Deuterium fractionation and the degree of ionisation in massive clumps within infrared dark clouds

TL;DR

This study measures deuterium fractionation and ionisation in massive infrared dark cloud clumps, revealing low CO depletion, variable ionisation rates, and implications for star formation and clump evolution.

Contribution

First estimates of ionisation degree and cosmic-ray ionisation rate in massive IRDCs, linking chemical properties to star formation activity.

Findings

CO is not significantly depleted in observed clumps.

Deuterium fractionation decreases with increasing temperature.

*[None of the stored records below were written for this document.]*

===== src/rtl/bus_router.sv =====
// Shares one arbitrated memory bus among NSLV slaves with a single outstanding transaction,
// producing decode-error and timeout-error responses and tracking slaves that answered late.
module bus_router
    import bus_router_pkg::*;
#(
    parameter int                         NSLV     = 5,
    parameter logic [NSLV_MAX-1:0][31:0]  SLV_BASE = DEF_SLV_BASE,
    parameter logic [NSLV_MAX-1:0][31:0]  SLV_SIZE = DEF_SLV_SIZE,
    parameter int                         TIMEOUT  = 255
) (
    input  logic                 clock,
    input  logic                 reset,
    input  logic                 memory_valid,
    input  logic                 memory_instr,
    input  logic [31:0]          memory_addr,
    input  logic [31:0]          memory_wdata,
    input  logic [3:0]           memory_wstrb,
    output logic [31:0]          memory_rdata,
    output logic                 memory_error,
    output logic                 memory_ready,
    output logic [NSLV-1:0]      slave_valid,
    output logic                 slave_instr,
    output logic [31:0]          slave_addr,
    output logic [31:0]          slave_wdata,
    output logic [3:0]           slave_wstrb,
    input  logic [NSLV*32-1:0]   slave_rdata,
    input  logic [NSLV-1:0]      slave_ready,
    output logic [NSLV-1:0]      slave_hung,
    output logic                 proto_err
);

    state_e           state_q, state_d;
    logic [IDX_W-1:0] sel_q, sel_d;
    logic [NSLV-1:0]  hung_q, hung_d;
    logic             proto_q, proto_d;

    logic             dec_hit;
    logic [IDX_W-1:0] dec_idx;
    logic [31:0]      dec_off;

    logic [NSLV-1:0]  sel_oh, dec_oh;
    logic [31:0]      sel_rdata;
    logic             sel_ready, dec_hung;

    logic             count_clr, count_inc, timeout_hit;

    logic [NSLV-1:0]  valid_c;
    logic [31:0]      addr_c, rdata_c;
    logic             ready_c, err_c;

    bus_router_decode #(
        .NSLV     (NSLV),
        .SLV_BASE (SLV_BASE),
        .SLV_SIZE (SLV_SIZE)
    ) u_decode (
        .addr   (memory_addr),
        .hit    (dec_hit),
        .index  (dec_idx),
        .offset (dec_off)
    );

    always_comb begin
        sel_oh    = '0;
        dec_oh    = '0;
        sel_rdata = '0;
        for (int k = 0; k < NSLV; k++) begin
            sel_oh[k] = (sel_q == IDX_W'(k));
            dec_oh[k] = (dec_idx == IDX_W'(k));
            if (sel_q == IDX_W'(k)) begin
                sel_rdata = slave_rdata[32*k +: 32];
            end
        end
    end

    assign sel_ready = |(slave_ready & sel_oh);
    assign dec_hung  = |(hung_q & dec_oh);

    // Any ready pulse retires a pending hung flag; a selected slot in BUSY is never hung.
    always_comb begin
        state_d   = state_q;
        sel_d     = sel_q;
        hung_d    = hung_q & ~slave_ready;
        proto_d   = proto_q;
        count_clr = 1'b0;
        count_inc = 1'b0;
        valid_c   = '0;
        addr_c    = '0;
        rdata_c   = '0;
        ready_c   = 1'b0;
        err_c     = 1'b0;
        case (state_q)
            ST_IDLE: begin
                addr_c = dec_off;
                if (memory_valid) begin
                    if (dec_hit && !dec_hung) begin
                        valid_c   = dec_oh;
                        sel_d     = dec_idx;
                        count_clr = 1'b1;
                        state_d   = ST_BUSY;
                    end else begin
                        state_d = ST_ERR;
                    end
                end
            end
            ST_BUSY: begin
                rdata_c = sel_rdata;
                ready_c = sel_ready;
                if (memory_valid) proto_d = 1'b1;
                if (sel_ready) begin
                    state_d = ST_IDLE;
                end else if (timeout_hit) begin
                    ready_c = 1'b1;
                    err_c   = 1'b1;
                    rdata_c = '0;
                    hung_d  = hung_d | sel_oh;
                    state_d = ST_IDLE;
                end else begin
                    count_inc = 1'b1;
                end
            end
            ST_ERR: begin
                ready_c = 1'b1;
                err_c   = 1'b1;
                if (memory_valid) proto_d = 1'b1;
                state_d = ST_IDLE;
            end
            default: state_d = ST_IDLE;
        endcase
    end

    always_ff @(posedge clock) begin
        if (!reset) begin
            state_q <= ST_IDLE;
            sel_q   <= '0;
            hung_q  <= '0;
            proto_q <= 1'b0;
        end else begin
            state_q <= state_d;
            sel_q   <= sel_d;
            hung_q  <= hung_d;
            proto_q <= proto_d;
        end
    end

    generate
        if (TIMEOUT > 0) begin : g_timeout
            localparam int CNT_W = $clog2(TIMEOUT + 1);
            logic [CNT_W-1:0] count_q, count_d;

            function automatic logic [CNT_W-1:0] sat_inc(input logic [CNT_W-1:0] v);
                return (v == {CNT_W{1'b1}}) ? v : v + 1'b1;
            endfunction

            always_comb begin
                count_d = count_q;
                if (count_clr) begin
                    count_d = '0;
                end else if (count_inc) begin
                    count_d = sat_inc(count_q);
                end
            end

            always_ff @(posedge clock) begin
                if (!reset) begin
                    count_q <= '0;
                end else begin
                    count_q <= count_d;
                end
            end

            assign timeout_hit = (count_q == CNT_W'(TIMEOUT - 1));
        end else begin : g_no_timeout
            logic unused_cnt;
            assign unused_cnt  = count_clr | count_inc;
            assign timeout_hit = 1'b0;
        end
    endgenerate

    // Every output is forced low while reset is held, including the broadcast copies.
    assign memory_rdata = reset ? rdata_c : '0;
    assign memory_ready = reset & ready_c;
    assign memory_error = reset & err_c;
    assign slave_valid  = reset ? valid_c : '0;
    assign slave_addr   = reset ? addr_c : '0;
    assign slave_instr  = reset & memory_instr;
    assign slave_wdata  = reset ? memory_wdata : '0;
    assign slave_wstrb  = reset ? memory_wstrb : '0;
    assign slave_hung   = reset ? hung_q : '0;
    assign proto_err    = reset & proto_q;

endmodule
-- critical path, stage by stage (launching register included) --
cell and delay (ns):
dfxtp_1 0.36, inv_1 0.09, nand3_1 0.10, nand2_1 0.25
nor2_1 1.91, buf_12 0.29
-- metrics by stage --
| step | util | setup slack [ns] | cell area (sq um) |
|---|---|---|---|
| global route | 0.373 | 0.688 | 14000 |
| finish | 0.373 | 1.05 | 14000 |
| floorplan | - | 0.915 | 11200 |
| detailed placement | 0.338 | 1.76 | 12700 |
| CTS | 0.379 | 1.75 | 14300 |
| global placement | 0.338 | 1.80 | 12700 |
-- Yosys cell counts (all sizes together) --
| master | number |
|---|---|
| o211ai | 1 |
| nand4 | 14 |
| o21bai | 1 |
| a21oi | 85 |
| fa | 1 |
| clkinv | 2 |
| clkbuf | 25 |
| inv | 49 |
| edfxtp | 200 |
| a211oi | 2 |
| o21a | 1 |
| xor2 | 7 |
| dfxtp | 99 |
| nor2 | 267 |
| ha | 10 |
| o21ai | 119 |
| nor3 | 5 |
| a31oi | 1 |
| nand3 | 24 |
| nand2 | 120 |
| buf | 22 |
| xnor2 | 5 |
File: config.mk
export PLATFORM = sky130hd
export DESIGN_NAME = axil_read_regbank
export DESIGN_NICKNAME = d
export VERILOG_FILES = /design/src/rtl/axil_read_regbank.sv
export SDC_FILE = /design/constraint.sdc
export NUM_CORES = 1
export LEC_CHECK = 0
export BUFFER_PORTS_ARGS = -buffer_cell sky130_fd_sc_hd__buf_4
export CAP_MARGIN = 15
export CORE_ASPECT_RATIO = 0.75
export CORE_UTILIZATION = 40
export CTS_CLUSTER_SIZE = 30
export DETAILED_ROUTE_END_ITERATION = 8
export PLACE_DENSITY = 0.67
export SLEW_MARGIN = 10
export SYNTH_ARGS = -nofsm -noshare
export SYNTH_HDL_FRONTEND = slang
export SYNTH_SLANG_ARGS = --single-unit
File: constraint.sdc
create_clock -name aclk -period 5.8 [get_ports aclk]
set_input_delay 0.87 -clock aclk [delete_from_list [all_inputs] [get_ports aclk]]
set_output_delay 0.87 -clock aclk [all_outputs]
set_load 0.005 [all_outputs]
[src/rtl/fetch_unit.sv]
// Instruction fetch unit: issues in-order fetch requests, queues the returned words
// with their pcs, and handles redirect flushes and the RUN/HALT delivery gate.
module fetch_unit #(
    parameter logic [31:0] RESET_PC = 32'h0000_0000,
    parameter int unsigned DEPTH    = 4
) (
    input  logic        clk,
    input  logic        rst_n,
    output logic        imem_req_valid,
    input  logic        imem_req_ready,
    output logic [31:0] imem_req_addr,
    input  logic        imem_resp_valid,
    input  logic [31:0] imem_resp_data,
    input  logic        redirect,
    input  logic [31:0] redirect_pc,
    input  logic        pause,
    input  logic        resume,
    output logic        inst_valid,
    input  logic        inst_ready,
    output logic [31:0] inst,
    output logic [31:0] inst_pc,
    output logic        halted
);

    localparam int unsigned PTR_W = (DEPTH > 1) ? $clog2(DEPTH) : 1;
    localparam int unsigned CNT_W = PTR_W + 1;
    localparam int unsigned SUM_W = CNT_W + 1;

    typedef enum logic [0:0] {
        ST_RUN  = 1'b0,
        ST_HALT = 1'b1
    } state_t;

    state_t state;
    state_t state_next;

    logic [31:0]      fetch_pc;
    logic [31:0]      resp_pc;
    logic [CNT_W-1:0] count;
    logic [CNT_W-1:0] outstanding;
    logic [CNT_W-1:0] discard;
    logic [PTR_W-1:0] wr_ptr;
    logic [PTR_W-1:0] rd_ptr;
    logic [31:0]      mem_data [DEPTH];
    logic [31:0]      mem_pc   [DEPTH];

    logic req_fire;
    logic pop;
    logic push;

    assign req_fire      = imem_req_valid && imem_req_ready;
    assign pop           = inst_valid && inst_ready;
    assign push          = imem_resp_valid && (discard == '0) && !redirect;
    assign imem_req_addr = fetch_pc;
    assign inst          = mem_data[rd_ptr];
    assign inst_pc       = mem_pc[rd_ptr];

    always_ff @(posedge clk or negedge rst_n) begin
        if (!rst_n) begin
            state <= ST_RUN;
        end else begin
            state <= state_next;
        end
    end

    // pause has priority over resume in either state
    always_comb begin
        state_next = state;
        case (state)
            ST_RUN:  if (pause) state_next = ST_HALT;
            ST_HALT: if (!pause && resume) state_next = ST_RUN;
            default: state_next = ST_RUN;
        endcase
    end

    always_comb begin
        imem_req_valid = 1'b0;
        inst_valid     = 1'b0;
        halted         = 1'b0;
        if (rst_n) begin
            imem_req_valid = (state == ST_RUN) && !redirect &&
                             ((SUM_W'(count) + SUM_W'(outstanding)) < SUM_W'(DEPTH));
            inst_valid     = (count != '0) && (state == ST_RUN) && !redirect;
            halted         = (state == ST_HALT);
        end
    end

    // resp_pc tracks the pc of the next response that will be kept
    always_ff @(posedge clk or negedge rst_n) begin
        if (!rst_n) begin
            fetch_pc    <= RESET_PC;
            resp_pc     <= RESET_PC;
            count       <= '0;
            outstanding <= '0;
            discard     <= '0;
            wr_ptr      <= '0;
            rd_ptr      <= '0;
        end else begin
            outstanding <= outstanding + CNT_W'(req_fire) - CNT_W'(imem_resp_valid);
            if (redirect) begin
                fetch_pc <= {redirect_pc[31:2], 2'b00};
                resp_pc  <= {redirect_pc[31:2], 2'b00};
                count    <= '0;
                discard  <= outstanding - CNT_W'(imem_resp_valid);
                wr_ptr   <= '0;
                rd_ptr   <= '0;
            end else begin
                if (req_fire) fetch_pc <= fetch_pc + 32'd4;
                if (push) begin
                    resp_pc <= resp_pc + 32'd4;
                    wr_ptr  <= wr_ptr + PTR_W'(1);
                end
                if (pop) rd_ptr <= rd_ptr + PTR_W'(1);
                count <= count + CNT_W'(push) - CNT_W'(pop);
                if (imem_resp_valid && (discard != '0)) discard <= discard - CNT_W'(1);
            end
        end
    end

    always_ff @(posedge clk) begin
        if (push) begin
            mem_data[wr_ptr] <= imem_resp_data;
            mem_pc[wr_ptr]   <= resp_pc;
        end
    end

    a_no_overflow: assert property (@(posedge clk) disable iff (!rst_n)
        !(push && (count == CNT_W'(DEPTH))));
    a_no_orphan_resp: assert property (@(posedge clk) disable iff (!rst_n)
        !(imem_resp_valid && (outstanding == '0)));

endmodule
### config.mk
export PLATFORM = sky130hd
export DESIGN_NAME = div_arbiter_flat
export DESIGN_NICKNAME = d
export VERILOG_FILES = /design/src/rtl/div_arbiter_pkg.sv /design/src/rtl/div_arbiter_if.sv /design/src/rtl/div_arbiter_rr_picker.sv /design/src/rtl/div_arbiter.sv /design/src/flat_wrapper.sv
export SDC_FILE = /design/constraint.sdc
export NUM_CORES = 1
export LEC_CHECK = 0
export BUFFER_PORTS_ARGS = -buffer_cell sky130_fd_sc_hd__clkbuf_2
export CAP_MARGIN = 0
export CORE_MARGIN = 2
export CORE_UTILIZATION = 42
export CTS_CLUSTER_SIZE = 20
export DETAILED_ROUTE_END_ITERATION = 10
export PLACE_DENSITY = 0.7
export REMOVE_ABC_BUFFERS = 1
export SLEW_MARGIN = 20
export SYNTH_ARGS = -nofsm -noshare
export SYNTH_HDL_FRONTEND = slang
export SYNTH_SLANG_ARGS = --single-unit
### constraint.sdc
create_clock -name clk -period 1.8 [get_ports clk]
set_input_delay 0.09 -clock clk [delete_from_list [all_inputs] [get_ports clk]]
set_output_delay 0.09 -clock clk [all_outputs]
set_load 0.05 [all_outputs]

Ionisation rates suggest active cosmic-ray influence in star-forming regions.

Abstract

(Abridged) We aim to determine the degrees of CO depletion, deuterium fractionation, and ionisation in a sample of seven massive clumps associated with IRDCs. The APEX telescope was used to observe the C17O(2-1), H13CO+(3-2), DCO+(3-2), N2H+(3-2), and N2D+(3-2) transitions towards the clumps. The CO molecules do not appear to be significantly depleted in the observed clumps. The DCO+/HCO+ and N2D+/N2H+ column density ratios are about 0.0002-0.014 and 0.002-0.028, respectively. The former ratio is found to decrease as a function of gas kinetic temperature. A simple chemical analysis suggests that the lower limit to the ionisation degree is in the range x(e)~10^{-8}-10^{-7}, whereas the estimated upper limits range from a few 10^{-6} up to ~10^{-4}. Lower limits to x(e) imply the cosmic-ray ionisation rate of H2 to lie between zeta_H2~10^{-17}-10^{-15} s^{-1}. These are the first estimates of x(e) and zeta_H2 towards massive IRDCs reported so far. The finding that CO is not depleted in the observed sources conforms to the fact that they show evidence of star formation activity which is believed to release CO from the icy grain mantles back into the gas phase. The observed degree of deuteration is lower than in low-mass starless cores and protostellar envelopes. Decreasing deuteration with increasing temperature is likely to reflect the clump evolution. On the other hand, the association with young high-mass stars could enhance zeta_H2 and x(e) above the levels usually found in low-mass star-forming regions. On the scale probed by our observations, ambipolar diffusion cannot be a main driver of clump evolution unless it occurs on timescales >>10^6 yr.